Decoupled MPPI-Based Multi-Arm Motion Planning

Recent advances in sampling-based motion planning algorithms for high DOF arms leverage GPUs to provide SOTA performance. These algorithms can be used to control multiple arms jointly, but this approach scales poorly. To address this, we extend STORM, a sampling-based model-predictive-control (MPC) motion planning algorithm, to handle multiple robots in a distributed fashion. First, we modify STORM to handle dynamic obstacles. Then, we let each arm compute its own motion plan prefix, which it shares with the other arms, which treat it as a dynamic obstacle. Finally, we add a dynamic priority scheme. The new algorithm, MR-STORM, demonstrates clear empirical advantages over SOTA algorithms when operating with both static and dynamic obstacles.

💡 Research Summary

This paper tackles the scalability challenge of real‑time motion planning for multiple high‑degree‑of‑freedom (DoF) robotic arms. While recent sampling‑based model‑predictive‑control (MPC) methods such as STORM achieve state‑of‑the‑art performance on a single arm by exploiting massive GPU parallelism, extending them to a fleet of arms quickly becomes infeasible because the joint configuration space grows combinatorially. The authors therefore propose MR‑STORM, a fully decentralized extension of STORM that enables each arm to run its own MPPI‑based planner while still accounting for the motions of the other arms.
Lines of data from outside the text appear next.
What follows belongs to an exercise in optimizing a design on an open flow for a short achievable clock period and few clock cycles; a production flow would make more cautious choices. Only simulation tests tie the RTL to the original design; equivalence was not proved. No activity file was given, so power comes from the tool's default toggle rates.

**design.v**
```verilog
package dcache_pkg;
	typedef logic [10-1:0] addr_t;
	typedef logic [32-1:0] data_t;
	typedef logic [3-1:0] set_t;
	typedef logic [(10 - 3)-1:0] tag_t;
	typedef logic [2-1:0] way_t;
	typedef logic [4-2:0] tree_t;
	typedef logic [2:0] lat_cnt_t;
	typedef enum logic [2:0] {
		IDLE,
		LOOKUP,
		EVICT,
		REFILL,
		FILL_WRITE,
		RESPOND
	} ctrl_state_t;
endpackage
module dcache_top (
	input logic clk,
	input logic rst,
	input logic rd_en,
	input logic wr_en,
	input dcache_pkg::addr_t addr,
	input dcache_pkg::data_t wr_data,
	output dcache_pkg::data_t rd_data,
	output logic busy,
	output logic valid,
	output logic mem_rd_en,
	output logic mem_wr_en,
	output dcache_pkg::addr_t mem_addr,
	output dcache_pkg::data_t mem_wr_data,
	input dcache_pkg::data_t mem_rd_data
);
	localparam int NL = 32;    
	localparam int TW = 7;
	localparam int DW = 32;
	localparam int QD = 8;     
	localparam int QPW = 3;
	localparam int RD = 32;    
	localparam int RPW = 5;
	localparam int IW = 5;     
	logic [NL*TW-1:0] ltag;
	logic [NL-1:0] lval;
	logic [NL-1:0] ldirty;
	logic [NL-1:0] lpend;
	logic [NL*IW-1:0] lpid;
	logic [NL*DW-1:0] ldata;
	logic [8*3-1:0] tree;
	logic b_v;
	logic b_wr;
	logic [9:0] b_addr;
	logic [DW-1:0] b_wdata;
	logic [3:0] b_m4;      
	logic [3:0] b_sval;    
	logic [2:0] b_tree;
	logic [2:0] b_set;
	logic [TW-1:0] b_tag;
	assign b_set = b_addr[2:0];
	assign b_tag = b_addr[9:3];
	logic dist_v;
	logic dist_vd;
	logic dist_act;
	logic [IW-1:0] dist_id;
	logic [DW-1:0] dist_data;
	assign dist_act = dist_v || dist_vd;
	logic [IW-1:0] rid_tail;
	logic [IW-1:0] rid_done;
	logic busy_q;
	logic hit;
	logic [1:0] hway;
	logic free;
	logic [1:0] fway;
	logic [1:0] vway;
	logic [1:0] nway;
	logic [1:0] pick;
	logic [3:0] ndec;
	logic [3:0] wsel;
	logic [7:0] bsdec;
	logic [NL-1:0] sel;
	logic [2:0] next_tree;
	logic [4:0] vl;
	logic wb_cand;
	logic vic_dirty;
	logic miss_rd;
	logic [4*DW-1:0] set_data;
	logic [4*IW-1:0] set_pid;
	logic [3:0] set_pend;
	logic [DW-1:0] hdata;
	logic hpend;
	logic [IW-1:0] hpid;
	logic [DW-1:0] push_data;
	assign hit = |b_m4;
	assign hway = {b_m4[2] | b_m4[3], b_m4[1] | b_m4[3]};
	assign free = ~&b_sval;
	assign fway = !b_sval[0] ? 2'd0 : !b_sval[1] ? 2'd1 : !b_sval[2] ? 2'd2 : 2'd3;
	assign vway = b_tree[0] ? {1'b1, b_tree[2]} : {1'b0, b_tree[1]};
	assign nway = free ? fway : vway;
	assign pick = hit ? hway : nway;
	always_comb begin
		for (int w = 0; w < 4; w++) begin
			ndec[w] = (nway == 2'(w));
			wsel[w] = b_v && (hit ? b_m4[w] : ndec[w]);
		end
		for (int s = 0; s < 8; s++) begin
			bsdec[s] = (b_set == 3'(s));
		end
		for (int i = 0; i < NL; i++) begin
			sel[i] = bsdec[i >> 2] && wsel[i % 4];
		end
	end
	always_comb begin
		next_tree = b_tree;
		if (!pick[1]) begin
			next_tree[0] = 1'b1;
			next_tree[1] = ~pick[0];
		end else begin
			next_tree[0] = 1'b0;
			next_tree[2] = ~pick[0];
		end
	end
	assign vl = {b_set, vway};
	assign wb_cand = !free && ldirty[vl];
	assign vic_dirty = b_v && !hit && wb_cand;
	assign miss_rd = b_v && !b_wr && !hit;
	assign set_data = ldata[b_set*4*DW +: 4*DW];
	assign set_pid = lpid[b_set*4*IW +: 4*IW];
	assign set_pend = lpend[b_set*4 +: 4];
	always_comb begin
		hdata = '0;
		hpid = '0;
		for (int w = 0; w < 4; w++) begin
			if (b_m4[w]) begin
				hdata = hdata | set_data[w*DW +: DW];
				hpid = hpid | set_pid[w*IW +: IW];
			end
		end
		hpend = |(b_m4 & set_pend);
	end
	logic acc;
	logic i_v;
	logic i_wr;
	logic [9:0] i_addr;
	logic [DW-1:0] i_wdata;
	logic [2:0] a_set;
	logic [TW-1:0] a_tag;
	logic [NL-1:0] lm;
	logic [3:0] cur_a;
	logic [3:0] sval_a;
	logic [2:0] tree_a;
	logic same;
	logic tag_ab;
	logic [3:0] fwd;
	logic [3:0] m4_next;
	logic [3:0] sval_next;
	logic [2:0] tree_next;
	assign acc = rst && !busy_q && (rd_en ^ wr_en);
	assign a_set = i_addr[2:0];
	assign a_tag = i_addr[9:3];
	always_comb begin
		for (int i = 0; i < NL; i++) begin
			lm[i] = lval[i] && (ltag[i*TW +: TW] == a_tag);
		end
		for (int w = 0; w < 4; w++) begin
			cur_a[w] = lm[{a_set, 2'(w)}];
			sval_a[w] = lval[{a_set, 2'(w)}];
		end
		tree_a = tree[a_set*3 +: 3];
	end
	assign same = b_v && (b_set == a_set);
	assign tag_ab = (b_tag == a_tag);
	always_comb begin
		for (int w = 0; w < 4; w++) begin
			fwd[w] = same && wsel[w];
			m4_next[w] = fwd[w] ? tag_ab : cur_a[w];
			sval_next[w] = sval_a[w] | fwd[w];
		end
		tree_next = same ? next_tree : tree_a;
	end
	always_ff @(posedge clk) begin
		if (!rst) begin
			i_v <= 1'b0;
			b_v <= 1'b0;
		end else begin
			i_v <= acc;
			b_v <= i_v;
		end
		i_wr <= wr_en;
		i_addr <= addr;
		i_wdata <= wr_data;
		b_wr <= i_wr;
		b_addr <= i_addr;
		b_wdata <= i_wdata;
		b_m4 <= m4_next;
		b_sval <= sval_next;
		b_tree <= tree_next;
	end
	logic c_wr;
	logic [2:0] c_set;
	logic [3:0] c_way;
	logic [DW-1:0] c_wdata;
	logic c_fwd;
	always_ff @(posedge clk) begin
		if (!rst) begin
			c_wr <= 1'b0;
		end else begin
			c_wr <= b_v && b_wr;
		end
		c_set <= b_set;
		c_way <= wsel;
		c_wdata <= b_wdata;
	end
	assign c_fwd = c_wr && (c_set == b_set) && |(c_way & b_m4);
	genvar gi;
	generate
		for (gi = 0; gi < NL; gi++) begin : g_line
			logic wr_i;
			logic alloc_i;
			logic fill_i;
			logic cw_i;
			assign wr_i = sel[gi] && b_wr;
			assign cw_i = c_wr && (c_set == 3'(gi >> 2)) && c_way[gi % 4];
			assign alloc_i = sel[gi] && !b_wr && !hit;
			assign fill_i = dist_act && lpend[gi] && (lpid[gi*IW +: IW] == dist_id);
			always_ff @(posedge clk) begin
				if (!rst) begin
					lval[gi] <= 1'b0;
					lpend[gi] <= 1'b0;
				end else begin
					if (sel[gi]) begin
						lval[gi] <= 1'b1;
					end
					if (wr_i) begin
						lpend[gi] <= 1'b0;
					end else if (alloc_i) begin
						lpend[gi] <= 1'b1;
					end else if (fill_i) begin
						lpend[gi] <= 1'b0;
					end
				end
			end
			always_ff @(posedge clk) begin
				if (sel[gi]) begin
					ltag[gi*TW +: TW] <= b_tag;
				end
				if (wr_i) begin
					ldirty[gi] <= 1'b1;
				end else if (alloc_i) begin
					ldirty[gi] <= 1'b0;
				end
				if (alloc_i) begin
					lpid[gi*IW +: IW] <= rid_tail;
				end
				if (cw_i) begin
					ldata[gi*DW +: DW] <= c_wdata;
				end else if (fill_i) begin
					ldata[gi*DW +: DW] <= dist_data;
				end
			end
		end
	endgenerate
	always_ff @(posedge clk) begin
		if (!rst) begin
			tree <= '0;
		end else if (b_v) begin
			tree[b_set*3 +: 3] <= next_tree;
		end
	end
	logic [QD-1:0] mq_hwb;
	logic [QD-1:0] mq_hrd;
	logic [QD*10-1:0] mq_wbaddr;
	logic [QD*DW-1:0] mq_wbdata;
	logic [QD*10-1:0] mq_rdaddr;
	logic [QPW-1:0] mq_hp;
	logic [QPW-1:0] mq_tp;
	logic [QPW:0] mq_cnt;
	logic m_rd;
	logic m_wr;
	logic [2:0] m_cnt;
	logic [9:0] m_addr;
	logic [DW-1:0] m_wdata;
	logic rdp;
	logic [9:0] rdp_addr;
	logic m_free;
	logic from_q;
	logic bypass;
	logic need;
	logic push;
	logic pop_q;
	logic [9:0] wb_addr;
	logic [DW-1:0] wb_data;
	logic h_wb;
	logic h_rd;
	logic [9:0] h_wbaddr;
	logic [DW-1:0] h_wbdata;
	logic [9:0] h_rdaddr;
	assign wb_addr = {ltag[vl*TW +: TW], b_set};
	assign wb_data = ldata[vl*DW +: DW];
	assign h_wb = mq_hwb[mq_hp];
	assign h_rd = mq_hrd[mq_hp];
	assign h_wbaddr = mq_wbaddr[mq_hp*10 +: 10];
	assign h_wbdata = mq_wbdata[mq_hp*DW +: DW];
	assign h_rdaddr = mq_rdaddr[mq_hp*10 +: 10];
	assign m_free = !(m_rd || m_wr) || (m_cnt == 3'd4);
	assign from_q = (mq_cnt != 0);
	assign need = vic_dirty || miss_rd;
	assign bypass = m_free && !rdp && !from_q;
	assign push = need && !bypass;
	assign pop_q = m_free && !rdp && from_q;
	always_ff @(posedge clk) begin
		if (!rst) begin
			m_rd <= 1'b0;
			m_wr <= 1'b0;
			m_cnt <= '0;
			rdp <= 1'b0;
		end else if (m_free) begin
			m_cnt <= '0;
			if (rdp) begin
				m_rd <= 1'b1;
				m_wr <= 1'b0;
				rdp <= 1'b0;
			end else if (from_q) begin
				m_rd <= !h_wb;
				m_wr <= h_wb;
				rdp <= h_wb && h_rd;
			end else begin
				m_rd <= miss_rd && !vic_dirty;
				m_wr <= vic_dirty;
				rdp <= vic_dirty && miss_rd;
			end
		end else begin
			m_cnt <= m_cnt + 3'd1;
		end
	end
	always_ff @(posedge clk) begin
		if (m_free) begin
			if (rdp) begin
				m_addr <= rdp_addr;
			end else if (from_q) begin
				m_addr <= h_wb ? h_wbaddr : h_rdaddr;
				m_wdata <= h_wbdata;
				rdp_addr <= h_rdaddr;
			end else begin
				m_addr <= wb_cand ? wb_addr : b_addr;
				m_wdata <= wb_data;
				rdp_addr <= b_addr;
			end
		end
	end
	always_ff @(posedge clk) begin
		if (!rst) begin
			mq_hp <= '0;
			mq_tp <= '0;
			mq_cnt <= '0;
		end else begin
			mq_hp <= mq_hp + QPW'(pop_q);
			mq_tp <= mq_tp + QPW'(push);
			mq_cnt <= mq_cnt + (QPW+1)'(push) - (QPW+1)'(pop_q);
		end
	end
	generate
		for (gi = 0; gi < QD; gi++) begin : g_mq
			always_ff @(posedge clk) begin
				if ((mq_tp == QPW'(gi)) && (mq_cnt != (QPW+1)'(QD))) begin
					mq_hwb[gi] <= vic_dirty;
					mq_hrd[gi] <= miss_rd;
					mq_wbaddr[gi*10 +: 10] <= wb_addr;
					mq_wbdata[gi*DW +: DW] <= wb_data;
					mq_rdaddr[gi*10 +: 10] <= b_addr;
				end
			end
		end
	endgenerate
	always_ff @(posedge clk) begin
		if (!rst) begin
			dist_v <= 1'b0;
			dist_vd <= 1'b0;
			rid_done <= '0;
			rid_tail <= '0;
		end else begin
			dist_v <= m_rd && (m_cnt == 3'd4);
			dist_vd <= dist_v;
			if (m_rd && (m_cnt == 3'd4)) begin
				rid_done <= rid_done + 1'b1;
			end
			if (miss_rd) begin
				rid_tail <= rid_tail + 1'b1;
			end
		end
		if (m_rd && (m_cnt == 3'd4)) begin
			dist_id <= rid_done;
			dist_data <= mem_rd_data;
		end
	end
	logic [RD-1:0] rq_val;
	logic [RD-1:0] rq_rdy;
	logic [RD*DW-1:0] rq_data;
	logic [RD*IW-1:0] rq_id;
	logic [RD-1:0] rq_hp;
	logic [RPW-1:0] rq_tp;
	logic [RPW:0] rq_cnt;
	logic pop;
	logic push_rdy;
	logic [IW-1:0] push_id;
	logic valid_q;
	logic [DW-1:0] rdata_q;
	logic [DW-1:0] head_data;
	assign push_rdy = b_wr || (hit && !hpend);
	assign push_id = hit ? hpid : rid_tail;
	assign push_data = c_fwd ? c_wdata : hdata;
	assign pop = |(rq_rdy & rq_hp);
	always_comb begin
		head_data = '0;
		for (int j = 0; j < RD; j++) begin
			if (rq_hp[j]) begin
				head_data = head_data | rq_data[j*DW +: DW];
			end
		end
	end
	generate
		for (gi = 0; gi < RD; gi++) begin : g_resp
			logic push_j;
			logic pop_j;
			logic fill_j;
			assign push_j = b_v && (rq_tp == RPW'(gi));
			assign pop_j = rq_hp[gi] && rq_rdy[gi];
			assign fill_j = dist_act && rq_val[gi] && !rq_rdy[gi] && (rq_id[gi*IW +: IW] == dist_id);
			always_ff @(posedge clk) begin
				if (!rst) begin
					rq_val[gi] <= 1'b0;
					rq_rdy[gi] <= 1'b0;
				end else if (push_j) begin
					rq_val[gi] <= 1'b1;
					rq_rdy[gi] <= push_rdy;
				end else if (pop_j) begin
					rq_val[gi] <= 1'b0;
					rq_rdy[gi] <= 1'b0;
				end else if (fill_j) begin
					rq_rdy[gi] <= 1'b1;
				end
			end
			always_ff @(posedge clk) begin
				if (push_j) begin
					rq_data[gi*DW +: DW] <= push_data;
					rq_id[gi*IW +: IW] <= push_id;
				end else if (fill_j) begin
					rq_data[gi*DW +: DW] <= dist_data;
				end
			end
		end
	endgenerate
	always_ff @(posedge clk) begin
		if (!rst) begin
			rq_hp <= RD'(1);
			rq_tp <= '0;
			rq_cnt <= '0;
			valid_q <= 1'b0;
			busy_q <= 1'b0;
		end else begin
			if (pop) begin
				rq_hp <= {rq_hp[RD-2:0], rq_hp[RD-1]};
			end
			rq_tp <= rq_tp + RPW'(b_v);
			rq_cnt <= rq_cnt + (RPW+1)'(b_v) - (RPW+1)'(pop);
			valid_q <= pop;
			busy_q <= ((32'(rq_cnt) + 32'(b_v) + 32'(i_v) + 2) > RD) ||
				((32'(mq_cnt) + 32'(b_v) + 32'(i_v) + 2) > QD);
		end
		rdata_q <= head_data;
	end
	assign busy = busy_q;
	assign valid = valid_q;
	assign rd_data = rdata_q;
	assign mem_rd_en = m_rd;
	assign mem_wr_en = m_wr;
	assign mem_addr = m_addr;
	assign mem_wr_data = m_wdata;
endmodule
```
The core contributions are threefold. First, the authors augment STORM’s cost function with a dynamic‑obstacle term. At every control step each arm samples a set of control sequences, rolls them out, and extracts the mean trajectory of its own end‑effector and a set of collision‑checking spheres that approximate its workspace occupancy over the planning horizon H. These sphere sets are broadcast to the other arms. Receiving arms treat the incoming spheres as moving obstacles and compute a signed‑distance penalty that is activated only when the distance falls below a safety buffer B. This penalty is expressed as ReLU(1 − d/B), preserving the original GPU‑friendly structure of the cost.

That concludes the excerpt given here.